# *** ASA Ga. State Championship July 9th & 10 at RBO ***



## passthru24 (Jul 1, 2016)

Hope to see all the shooters that qualified for the State Championship July 9 or 10. Going to be a Great Shoot so come enjoy Great Friends and the Outdoors. Shooters can shoot all 30 targets in one day or split up in two days. Hope everyone can come out. Also some Great food on hand from J's Smoke House !!!! Any questions call Scott at 678-378-0816


----------



## JohnStevenM (Jul 2, 2016)

What time does everything get started?


----------



## melinda hawk (Jul 4, 2016)

8am is official start time but if you have a group to shoot with and it is light enough to see you can start earlier.
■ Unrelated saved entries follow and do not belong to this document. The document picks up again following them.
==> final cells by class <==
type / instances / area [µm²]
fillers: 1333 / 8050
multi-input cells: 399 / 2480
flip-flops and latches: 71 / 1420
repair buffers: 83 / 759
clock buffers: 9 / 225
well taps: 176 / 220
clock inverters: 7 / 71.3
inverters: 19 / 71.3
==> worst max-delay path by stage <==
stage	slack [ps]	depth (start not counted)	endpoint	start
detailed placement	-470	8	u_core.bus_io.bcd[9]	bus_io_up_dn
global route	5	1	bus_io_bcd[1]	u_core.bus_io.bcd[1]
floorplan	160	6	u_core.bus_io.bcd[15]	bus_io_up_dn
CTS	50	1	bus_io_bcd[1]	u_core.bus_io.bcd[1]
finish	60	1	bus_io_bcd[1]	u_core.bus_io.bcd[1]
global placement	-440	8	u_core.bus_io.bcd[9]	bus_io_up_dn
`src/rtl/store_buffer.sv`:
```
`default_nettype none
// +----------------------------------------------------------------------------+
// | Module      : store_buffer                                                 |
// | Description : Circular store queue between the core and data memory.       |
// |               Stores are aligned to a memory word, their byte enables and  |
// |               replicated lane data are computed, and the result is queued. |
// |               The head entry is presented to memory from registers.        |
// |               Misaligned stores are dropped and flagged on st_err. A       |
// |               combinational load-hazard check reports pending stores to    |
// |               the same word as ld_addr.                                    |
// | Options     : define STORE_BUF_MERGE_EN to merge a store into the youngest |
// |               entry when both target the same word.                        |
// | Ports       : clk, reset          clock, async active-high reset           |
// |               in_valid/in_ready   store request handshake                  |
// |               in_addr/in_memop/in_wdata  store request payload             |
// |               m_data_*            head entry towards memory                |
// |               ld_addr/ld_hit      load hazard query                        |
// |               st_err              one-cycle misaligned-store pulse         |
// |               count               occupied entries                         |
// | Revision    : 1.0 - initial release                                        |
// +----------------------------------------------------------------------------+
module store_buffer #(
    parameter int DATA_W = 32,
    parameter int DEPTH  = 4,
    parameter int ADDR_W = 32
) (
    input  logic                    clk,
    input  logic                    reset,
    input  logic                    in_valid,
    output logic                    in_ready,
    input  logic [ADDR_W-1:0]       in_addr,
    input  logic [2:0]              in_memop,
    input  logic [DATA_W-1:0]       in_wdata,
    output logic                    m_data_valid,
    input  logic                    m_data_ready,
    output logic [ADDR_W-1:0]       m_data_addr,
    output logic [DATA_W-1:0]       m_data_wdata,
    output logic [DATA_W/8-1:0]     m_data_byteen,
    input  logic [ADDR_W-1:0]       ld_addr,
    output logic                    ld_hit,
    output logic                    st_err,
    output logic [$clog2(DEPTH):0]  count
);

    localparam int c_lanes = DATA_W / 8;
    localparam int c_offw  = $clog2(c_lanes);
    localparam int c_ptrw  = $clog2(DEPTH);
    localparam int c_cntw  = c_ptrw + 1;

    localparam logic [2:0] c_op_none = 3'd0;
    localparam logic [2:0] c_op_sw   = 3'd1;
    localparam logic [2:0] c_op_sh   = 3'd2;
    localparam logic [2:0] c_op_sb   = 3'd3;
    localparam logic [2:0] c_op_sd   = 3'd4;

    // Queue storage; an entry is live exactly when its byte enables are non-zero
    logic [ADDR_W-1:0]  r_addr [DEPTH];
    logic [DATA_W-1:0]  r_data [DEPTH];
    logic [c_lanes-1:0] r_be   [DEPTH];
    logic [c_ptrw-1:0]  r_wptr;
    logic [c_ptrw-1:0]  r_rptr;
    logic [c_cntw-1:0]  r_count;
    logic               r_st_err;

    logic [c_offw-1:0]  w_off;
    logic [c_lanes-1:0] w_byteen;
    logic [DATA_W-1:0]  w_wdata;
    logic [DATA_W-1:0]  w_mask;
    logic               w_misal;
    logic               w_legal;
    logic [ADDR_W-1:0]  w_waddr;
    logic [ADDR_W-1:0]  w_ld_word;
    logic [c_ptrw-1:0]  w_young;
    logic               w_merge_hit;
    logic               w_accept;
    logic               w_push;
    logic               w_merge;
    logic               w_pop;
    logic [DEPTH-1:0]   w_hit_vec;
    logic               w_unused_ld_low;

    assign w_off     = in_addr[c_offw-1:0];
    assign w_waddr   = {in_addr[ADDR_W-1:c_offw], {c_offw{1'b0}}};
    assign w_ld_word = {ld_addr[ADDR_W-1:c_offw], {c_offw{1'b0}}};
    // Only the word part of the load address matters for the hazard check
    assign w_unused_ld_low = &{1'b0, ld_addr[c_offw-1:0]};

    // Byte enables, lane replication and alignment check for the incoming op
    always_comb begin
        w_byteen = '0;
        w_wdata  = in_wdata;
        w_misal  = 1'b0;
        case (in_memop)
            c_op_none: ;
            c_op_sw: begin
                w_byteen = c_lanes'(4'hF) << w_off;
                w_wdata  = {(c_lanes/4){in_wdata[31:0]}};
                w_misal  = (w_off[1:0] != 2'b00);
            end
            c_op_sh: begin
                w_byteen = c_lanes'(2'b11) << w_off;
                w_wdata  = {(c_lanes/2){in_wdata[15:0]}};
                w_misal  = w_off[0];
            end
            c_op_sb: begin
                w_byteen = c_lanes'(1'b1) << w_off;
                w_wdata  = {c_lanes{in_wdata[7:0]}};
            end
            c_op_sd: begin
                w_byteen = '1;
                // A doubleword cannot be stored through a 32-bit port
                w_misal  = (DATA_W == 32) || (w_off != '0);
            end
            default: w_misal = 1'b1;
        endcase
    end

    assign w_legal = (in_memop != c_op_none) && !w_misal;

    // Byte enables widened to a bit mask for partial lane overwrite on merge
    generate
        for (genvar g = 0; g < c_lanes; g++) begin : g_mask
            assign w_mask[8*g +: 8] = {8{w_byteen[g]}};
        end
    endgenerate

    assign m_data_valid = (r_count != '0);
    assign w_pop        = m_data_valid && m_data_ready;
    assign w_young      = r_wptr - c_ptrw'(1);

`ifdef STORE_BUF_MERGE_EN
    // With a single entry the youngest is also the head; it cannot be merged
    // into while it is leaving the queue
    assign w_merge_hit = w_legal && (r_count != '0) && (r_addr[w_young] == w_waddr)
                         && !(w_pop && (r_count == c_cntw'(1)));
`else
    assign w_merge_hit = 1'b0;
`endif

    // A pop this cycle deliberately does not make room for a push
    assign in_ready = (r_count < c_cntw'(DEPTH)) || w_merge_hit;
    assign w_accept = in_valid && in_ready;
    assign w_push   = w_accept && w_legal && !w_merge_hit;
    assign w_merge  = w_accept && w_legal && w_merge_hit;

    always_ff @(posedge clk or posedge reset) begin
        if (reset) begin
            r_wptr   <= '0;
            r_rptr   <= '0;
            r_count  <= '0;
            r_st_err <= 1'b0;
            for (int i = 0; i < DEPTH; i++) begin
                r_addr[i] <= '0;
                r_data[i] <= '0;
                r_be[i]   <= '0;
            end
        end else begin
            r_st_err <= w_accept && w_misal;
            if (w_pop) begin
                r_be[r_rptr] <= '0;
                r_rptr       <= r_rptr + c_ptrw'(1);
            end
            // A push slot never coincides with the head being popped: pushes
            // into the head slot only happen when the queue is empty
            if (w_push) begin
                r_addr[r_wptr] <= w_waddr;
                r_data[r_wptr] <= w_wdata;
                r_be[r_wptr]   <= w_byteen;
                r_wptr         <= r_wptr + c_ptrw'(1);
            end else if (w_merge) begin
                r_data[w_young] <= (r_data[w_young] & ~w_mask) | (w_wdata & w_mask);
                r_be[w_young]   <= r_be[w_young] | w_byteen;
            end
            case ({w_push, w_pop})
                2'b10:   r_count <= r_count + c_cntw'(1);
                2'b01:   r_count <= r_count - c_cntw'(1);
                default: ;
            endcase
        end
    end

    generate
        for (genvar g = 0; g < DEPTH; g++) begin : g_ld_cmp
            assign w_hit_vec[g] = (r_be[g] != '0) && (r_addr[g] == w_ld_word);
        end
    endgenerate

    assign ld_hit        = |w_hit_vec;
    assign m_data_addr   = m_data_valid ? r_addr[r_rptr] : '0;
    assign m_data_wdata  = m_data_valid ? r_data[r_rptr] : '0;
    assign m_data_byteen = m_data_valid ? r_be[r_rptr]   : '0;
    assign st_err        = r_st_err;
    assign count         = r_count;

endmodule
`default_nettype wire

```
It would be up to SCOTT.


----------



## dgmeadows (Jul 6, 2016)

Will the host be handling the groupings as they did the last time the event was there?


----------



## jrbowhuntr (Jul 6, 2016)

For those that shot the Sweetwater qualifier last month, I'll have the checks at Scotts this weekend. Should have them there by 10 Saturday morning. They will be in the sign in area.


----------



## jt12 (Jul 6, 2016)

dgmeadows said:


> Will the host be handling the groupings as they did the last time the event was there?



Are you planning on going Darrin?


----------



## dgmeadows (Jul 6, 2016)

jt12 said:


> Are you planning on going Darrin?



Yep, I'll be there early to shoot both rounds Saturday.


----------



## Dmedd71 (Jul 8, 2016)

Cliff from Jax and I will be heading that way this afternoon.


----------



## jt12 (Jul 8, 2016)

dgmeadows said:


> Yep, I'll be there early to shoot both rounds Saturday.
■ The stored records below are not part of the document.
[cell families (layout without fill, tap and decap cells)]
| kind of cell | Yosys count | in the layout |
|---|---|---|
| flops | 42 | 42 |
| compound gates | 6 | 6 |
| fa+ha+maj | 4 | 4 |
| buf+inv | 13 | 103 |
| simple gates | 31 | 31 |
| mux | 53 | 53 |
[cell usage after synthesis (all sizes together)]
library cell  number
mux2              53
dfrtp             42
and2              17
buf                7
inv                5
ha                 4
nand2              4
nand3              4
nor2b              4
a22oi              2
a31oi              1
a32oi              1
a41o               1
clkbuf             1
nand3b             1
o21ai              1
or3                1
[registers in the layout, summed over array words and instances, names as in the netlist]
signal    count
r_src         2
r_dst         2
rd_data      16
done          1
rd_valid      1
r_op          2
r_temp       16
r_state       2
[config.mk]
export PLATFORM = sky130hd
export DESIGN_NAME = adc_scan_sched
export DESIGN_NICKNAME = d
export VERILOG_FILES = /design/src/rtl/adc_scan_sched.sv
export SDC_FILE = /design/constraint.sdc
export NUM_CORES = 1
export LEC_CHECK = 0
export ABC_AREA = 1
export CAP_MARGIN = 20
export CORE_ASPECT_RATIO = 0.5
export CORE_MARGIN = 2
export CORE_UTILIZATION = 30
export CTS_CLUSTER_SIZE = 12
export DETAILED_ROUTE_END_ITERATION = 7
export DONT_BUFFER_PORTS = 1
export MAX_ROUTING_LAYER = met4
export SETUP_SLACK_MARGIN = 0.2
export SKIP_CTS_REPAIR_TIMING = 1
export SYNTH_ARGS = -nofsm -noshare
export SYNTH_HDL_FRONTEND = slang
export SYNTH_SLANG_ARGS = --single-unit
[constraint.sdc]
create_clock -name clk -period 2.1 [get_ports clk]
set_input_delay 0.21 -clock clk [delete_from_list [all_inputs] [get_ports clk]]
set_output_delay 0.21 -clock clk [all_outputs]
set_load 0.02 [all_outputs]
Good luck, we're going Sunday morning for both rounds.


----------



## tcarlson777 (Jul 9, 2016)

Is this shoot open to "fun" shooters, or only those who qualified?


----------



## olinprice (Jul 9, 2016)

Awesome set RBO well run didn't shoot as good as I wanted but will take 4up  Garett had a little better day at 6up in elem pins  thanks again awesome shoot


----------



## Monster02 (Jul 10, 2016)

Whats the point of the qualifiers when we shoot ASAs all year??


----------



## dgmeadows (Jul 10, 2016)

Monster02 said:


> Whats the point of the qualifiers when we shoot ASAs all year??
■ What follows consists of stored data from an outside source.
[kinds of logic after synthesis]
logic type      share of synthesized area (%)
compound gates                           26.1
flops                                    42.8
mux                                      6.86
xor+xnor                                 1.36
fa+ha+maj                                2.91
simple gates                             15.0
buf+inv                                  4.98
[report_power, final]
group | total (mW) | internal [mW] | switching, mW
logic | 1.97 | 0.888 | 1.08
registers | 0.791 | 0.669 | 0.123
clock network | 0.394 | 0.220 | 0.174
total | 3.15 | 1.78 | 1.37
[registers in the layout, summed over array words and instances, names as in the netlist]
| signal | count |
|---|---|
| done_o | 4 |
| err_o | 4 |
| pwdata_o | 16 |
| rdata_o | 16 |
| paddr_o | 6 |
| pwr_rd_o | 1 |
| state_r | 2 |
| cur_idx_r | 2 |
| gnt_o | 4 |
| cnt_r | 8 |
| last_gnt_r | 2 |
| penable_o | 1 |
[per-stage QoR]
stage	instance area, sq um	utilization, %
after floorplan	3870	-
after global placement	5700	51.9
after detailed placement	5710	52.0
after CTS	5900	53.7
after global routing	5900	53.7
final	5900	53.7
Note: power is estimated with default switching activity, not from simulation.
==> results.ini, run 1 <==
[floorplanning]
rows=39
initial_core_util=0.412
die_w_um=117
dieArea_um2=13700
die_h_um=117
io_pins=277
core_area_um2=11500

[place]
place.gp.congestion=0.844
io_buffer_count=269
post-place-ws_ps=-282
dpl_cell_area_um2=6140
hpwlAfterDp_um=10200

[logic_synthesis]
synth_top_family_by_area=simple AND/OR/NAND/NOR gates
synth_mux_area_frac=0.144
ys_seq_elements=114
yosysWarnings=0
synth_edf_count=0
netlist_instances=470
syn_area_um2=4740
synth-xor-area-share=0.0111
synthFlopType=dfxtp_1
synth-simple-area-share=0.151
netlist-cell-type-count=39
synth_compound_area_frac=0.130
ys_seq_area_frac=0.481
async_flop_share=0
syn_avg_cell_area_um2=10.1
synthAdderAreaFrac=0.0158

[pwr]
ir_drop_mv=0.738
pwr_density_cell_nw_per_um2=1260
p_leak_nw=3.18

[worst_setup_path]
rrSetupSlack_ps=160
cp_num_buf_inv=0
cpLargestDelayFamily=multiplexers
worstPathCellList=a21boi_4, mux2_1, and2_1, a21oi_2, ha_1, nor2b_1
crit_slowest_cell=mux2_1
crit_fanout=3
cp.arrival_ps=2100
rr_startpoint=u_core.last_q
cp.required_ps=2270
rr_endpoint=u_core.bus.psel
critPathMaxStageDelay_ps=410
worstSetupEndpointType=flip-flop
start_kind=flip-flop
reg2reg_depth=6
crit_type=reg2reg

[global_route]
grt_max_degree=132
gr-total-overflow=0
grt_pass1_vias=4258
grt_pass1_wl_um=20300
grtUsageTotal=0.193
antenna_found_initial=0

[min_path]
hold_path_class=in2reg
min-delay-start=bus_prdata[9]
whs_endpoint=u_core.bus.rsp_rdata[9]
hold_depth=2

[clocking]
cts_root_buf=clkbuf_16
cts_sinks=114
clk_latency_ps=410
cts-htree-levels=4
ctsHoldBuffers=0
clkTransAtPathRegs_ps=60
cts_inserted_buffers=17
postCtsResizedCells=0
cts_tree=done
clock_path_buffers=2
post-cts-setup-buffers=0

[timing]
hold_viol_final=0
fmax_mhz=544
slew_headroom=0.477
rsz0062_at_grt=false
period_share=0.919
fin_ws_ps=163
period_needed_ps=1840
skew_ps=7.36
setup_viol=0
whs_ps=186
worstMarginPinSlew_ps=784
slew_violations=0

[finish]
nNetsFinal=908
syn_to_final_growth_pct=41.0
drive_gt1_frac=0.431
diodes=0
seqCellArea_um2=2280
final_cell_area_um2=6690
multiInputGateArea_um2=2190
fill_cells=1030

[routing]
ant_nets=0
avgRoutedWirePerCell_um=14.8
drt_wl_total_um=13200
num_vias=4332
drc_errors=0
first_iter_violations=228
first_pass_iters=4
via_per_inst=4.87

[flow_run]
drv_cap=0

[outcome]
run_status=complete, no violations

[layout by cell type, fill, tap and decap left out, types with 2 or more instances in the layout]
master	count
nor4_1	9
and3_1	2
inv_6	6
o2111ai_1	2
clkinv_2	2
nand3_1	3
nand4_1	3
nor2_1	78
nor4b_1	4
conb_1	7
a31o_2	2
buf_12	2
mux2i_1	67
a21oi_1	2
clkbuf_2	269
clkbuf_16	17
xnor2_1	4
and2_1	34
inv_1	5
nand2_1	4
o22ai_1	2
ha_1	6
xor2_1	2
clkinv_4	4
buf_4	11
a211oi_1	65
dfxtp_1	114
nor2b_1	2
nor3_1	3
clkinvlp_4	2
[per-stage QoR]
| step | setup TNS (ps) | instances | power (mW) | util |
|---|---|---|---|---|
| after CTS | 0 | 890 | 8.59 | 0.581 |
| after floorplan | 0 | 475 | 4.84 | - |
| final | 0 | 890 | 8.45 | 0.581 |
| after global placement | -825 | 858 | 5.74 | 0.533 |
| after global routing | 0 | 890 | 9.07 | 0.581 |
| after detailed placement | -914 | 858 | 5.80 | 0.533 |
File: config.mk
export PLATFORM = sky130hd
export DESIGN_NAME = fp_addsub_pipelined
export DESIGN_NICKNAME = d
export VERILOG_FILES = /design/src/rtl/fp_addsub_pipelined.sv
export SDC_FILE = /design/constraint.sdc
export NUM_CORES = 1
export LEC_CHECK = 0
export CORE_ASPECT_RATIO = 0.7
export CORE_UTILIZATION = 60
export DETAILED_ROUTE_END_ITERATION = 6
export DONT_BUFFER_PORTS = 1
export GPL_TIMING_DRIVEN = 0
export PLACE_DENSITY_LB_ADDON = 0.12
export SYNTH_ARGS = -nofsm -noshare
export SYNTH_HDL_FRONTEND = slang
export SYNTH_SLANG_ARGS = --single-unit
export TNS_END_PERCENT = 1
File: constraint.sdc
create_clock -name clk -period 37.6 [get_ports clk]
set_input_delay 5.64 -clock clk [delete_from_list [all_inputs] [get_ports clk]]
set_output_delay 5.64 -clock clk [all_outputs]
set_load 0.02 [all_outputs]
There are State Federation qualifiers for the ASA state shoot.  Have to place in top X% or shoot in 2 qualify.

For the ASA classic, you either shoot 2 earlier ASA events, or shoot your State ASA championship.

Seems the point of both is to encourage participation in the local events, and the ASA events through the year.


----------



## fayettebowman (Jul 10, 2016)

Wanted to say thanks to the RBO crew. Did not shoot good but had fun


----------



## rmga99 (Jul 10, 2016)

A very good shoot. Enjoyed it.


----------